I've been trying to test out Iceberg tables with Amazon Redshift Spectrum and have come across a major issue.
Here is my setup:
- I create an iceberg table via spark (emr 7.0) and insert data across multiple partitions
- The table uses the Glue catalog
- I add the glue database to Spectrum
Here is an example table DDL:
CREATE TABLE iceberg_test (
id string,
year string,
last_name string,
first_name string,
age double,
nested struct<nested_field: string>)
PARTITIONED BY (`year`, `last_name`)
LOCATION 's3://data/iceberg/main.db/iceberg_test'
TBLPROPERTIES (
'table_type'='iceberg',
'write_compression'='zstd'
);
With this table, i have two partition columns, year and last_name. I insert data across multiple partitions. For example:
year = 2022, last_name = smith
year = 2021, last_name = bob
Whenever i issue a query against this table via spectrum, Spectrum will do a full table scan rather than read just the partitions specified in the query.
An example query would be
select * from main.iceberg_test where year = 2022 and last_name = 'smith';
I've confirmed the scan behaviour by looking at my S3 access logs for the table.

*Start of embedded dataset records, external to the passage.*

**src/inc/pdmw_pkg.sv**
```systemverilog
// shared constants and types for power-down and multi-input wakeup
package pdmw_pkg;
  localparam logic [7:0]  PDMW_MODE_DIR   = 8'h0F; // pin direction select
  localparam logic [7:0]  PDMW_MODE_EDGE  = 8'h0A; // edge select register
  localparam logic [7:0]  PDMW_MODE_PEND  = 8'h09; // pending latch (exchange)
  localparam logic [7:0]  PDMW_MODE_EN    = 8'h0B; // enable mask register
  localparam logic [7:0]  PDMW_EN_RST     = 8'hFF; // all pins disarmed
  localparam logic [7:0]  PDMW_EDGE_RST   = 8'hFF; // all pins falling edge
  localparam logic [7:0]  PDMW_DIR_RST    = 8'hFF; // all pins inputs
  localparam logic [10:0] PDMW_PC_TOP     = 11'h7FF; // reset program address
  localparam logic        PDMW_FLAG_SET   = 1'b1;
  localparam logic        PDMW_FLAG_CLR   = 1'b0;

  // run state of the core
  typedef enum logic {
    PDMW_ST_RUN,
    PDMW_ST_SLEEP
  } pdmw_state_t;

  // cause of the last exit from power-down
  typedef struct packed {
    logic by_wdt;
    logic by_pin;
    logic by_ext;
  } pdmw_wake_t;
endpackage : pdmw_pkg

```
**src/core/pdmw_core.sv**
```systemverilog
`timescale 1ns/100ps
`default_nettype none
module pdmw_core
  import pdmw_pkg::*;
#(
  parameter int WDT_WIDTH = 16
) (
  input  wire logic        clock,
  input  wire logic        rst_n,
  input  wire logic        sleep_op,
  input  wire logic        clr_wdt_op,
  input  wire logic        wdt_enable,
  input  wire logic        ext_reset_pin,
  input  wire logic [7:0]  port_b_pins,
  input  wire logic        portb_wr,
  input  wire logic [7:0]  mode_reg,
  input  wire logic [7:0]  w_data,
  output logic [7:0]       xchg_data_q,
  output logic [7:0]       pin_dir_q,
  output logic [7:0]       wakeup_enable_mask_q,
  output logic [7:0]       wakeup_edge_select_q,
  output logic [7:0]       wakeup_pending_latch_q,
  output logic             time_out_flag_q,
  output logic             power_down_flag_q,
  output logic             core_run,
  output logic             portb_irq,
  output logic             pc_load_q,
  output logic [10:0]      pc_value,
  output pdmw_wake_t       wake_cause_q
);

  logic [7:0]           sync1_q;
  logic [7:0]           sync2_q;
  logic [7:0]           prev_q;
  logic [7:0]           edge_hit;
  logic [7:0]           armed_hit;
  logic                 wdt_ovf;
  logic [WDT_WIDTH-1:0] wdt_q;
  logic [WDT_WIDTH-1:0] wdt_d;
  pdmw_state_t          state_q;
  pdmw_state_t          state_d;
  logic [7:0]           en_d;
  logic [7:0]           edge_d;
  logic [7:0]           dir_d;
  logic [7:0]           pend_d;
  logic [7:0]           xchg_d;
  logic                 to_d;
  logic                 pd_d;
  logic                 pc_load_d;
  pdmw_wake_t           cause_d;
  logic                 pend_seen_q; // pending latch written since reset
  logic                 pend_seen_d;

  // detect a selected edge on pin b
  function automatic logic [7:0] sel_edge(input logic [7:0] cur,
                                          input logic [7:0] old,
                                          input logic [7:0] sel);
    sel_edge = (sel & old & ~cur) | (~sel & ~old & cur);
  endfunction : sel_edge

  // pin synchroniser and history
  always_ff @(posedge clock or negedge rst_n) begin
    if (!rst_n) begin
      sync1_q <= 8'h00;
      sync2_q <= 8'h00;
      prev_q  <= 8'h00;
    end else begin
      sync1_q <= port_b_pins;
      sync2_q <= sync1_q;
      prev_q  <= sync2_q;
    end
  end

  // shared edge logic for wake and interrupt
  // sampled edge compare
  always_comb begin
    edge_hit  = sel_edge(sync2_q, prev_q, wakeup_edge_select_q);
    armed_hit = wakeup_pending_latch_q & ~wakeup_enable_mask_q;
    wdt_ovf   = wdt_enable && (&wdt_q);
  end

  assign portb_irq = (state_q == PDMW_ST_RUN) && (|armed_hit);
  assign core_run  = (state_q == PDMW_ST_RUN);
  assign pc_value  = PDMW_PC_TOP;

  // port b control writes and pending latch next values
  always_comb begin
    en_d   = wakeup_enable_mask_q;
    edge_d = wakeup_edge_select_q;
    dir_d  = pin_dir_q;
    pend_d = wakeup_pending_latch_q;
    xchg_d = xchg_data_q;
    pend_seen_d = pend_seen_q;
    if (portb_wr) begin
      unique case (mode_reg)
        PDMW_MODE_EDGE: edge_d = w_data;
        PDMW_MODE_EN:   en_d   = w_data;
        PDMW_MODE_DIR:  dir_d  = w_data;
        PDMW_MODE_PEND: begin
          pend_d = w_data;
          xchg_d = wakeup_pending_latch_q;
          pend_seen_d = 1'b1;
        end
        default: ;
      endcase
    end
    pend_d = pend_d | edge_hit;
  end

  // configuration registers
  // enable, edge and direction reset to all ones, exchange data to zero
  always_ff @(posedge clock or negedge rst_n) begin
    if (!rst_n) begin
      wakeup_enable_mask_q <= PDMW_EN_RST;
      wakeup_edge_select_q <= PDMW_EDGE_RST;
      pin_dir_q            <= PDMW_DIR_RST;
      xchg_data_q          <= 8'h00;
      pend_seen_q          <= 1'b0;
    end else begin
      wakeup_enable_mask_q <= en_d;
      wakeup_edge_select_q <= edge_d;
      pin_dir_q            <= dir_d;
      xchg_data_q          <= xchg_d;
      pend_seen_q          <= pend_seen_d;
    end
  end

  always_ff @(posedge clock) begin
    wakeup_pending_latch_q <= pend_d;
  end

  // power state, watchdog and status flags
  always_comb begin
    state_d   = state_q;
    wdt_d     = wdt_enable ? wdt_q + 1'b1 : wdt_q;
    to_d      = time_out_flag_q;
    pd_d      = power_down_flag_q;
    pc_load_d = 1'b0;
    cause_d   = wake_cause_q;
    if (wdt_ovf) begin
      to_d = PDMW_FLAG_CLR;
    end
    if (clr_wdt_op && state_q == PDMW_ST_RUN) begin
      wdt_d = '0;
      to_d  = PDMW_FLAG_SET;
      pd_d  = PDMW_FLAG_SET;
    end
    unique case (state_q)
      PDMW_ST_RUN: begin
        if (sleep_op) begin
          state_d = PDMW_ST_SLEEP;
          wdt_d   = '0;
          to_d    = PDMW_FLAG_SET;
          pd_d    = PDMW_FLAG_CLR;
        end
      end
      PDMW_ST_SLEEP: begin
        if (ext_reset_pin || wdt_ovf || (|armed_hit)) begin
          state_d   = PDMW_ST_RUN;
          cause_d   = '{by_wdt: wdt_ovf, by_pin: |armed_hit, by_ext: ext_reset_pin};
          pc_load_d = 1'b1;
        end
      end
    endcase
  end

  always_ff @(posedge clock or negedge rst_n) begin
    if (!rst_n) begin
      state_q           <= PDMW_ST_RUN;
      wdt_q             <= '0;
      time_out_flag_q   <= PDMW_FLAG_SET;
      power_down_flag_q <= PDMW_FLAG_SET;
      pc_load_q         <= 1'b0;
      wake_cause_q      <= '0;
    end else begin
      state_q           <= state_d;
      wdt_q             <= wdt_d;
      time_out_flag_q   <= to_d;
      power_down_flag_q <= pd_d;
      pc_load_q         <= pc_load_d;
      wake_cause_q      <= cause_d;
    end
  end
endmodule : pdmw_core
`default_nettype wire

```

The issue appears to be caused by the presence of the nested
field in the table. Any table with a nested struct
field will cause Spectrum to ignore the partitions and do a full table scan.
If i remove this field from the table, I can verify that spectrum only accesses the folders for the partitions in the query.
Is there some work around for this or some setting that i'm missing? I don't see any indication on the Redshift Iceberg docs about this significant limitation.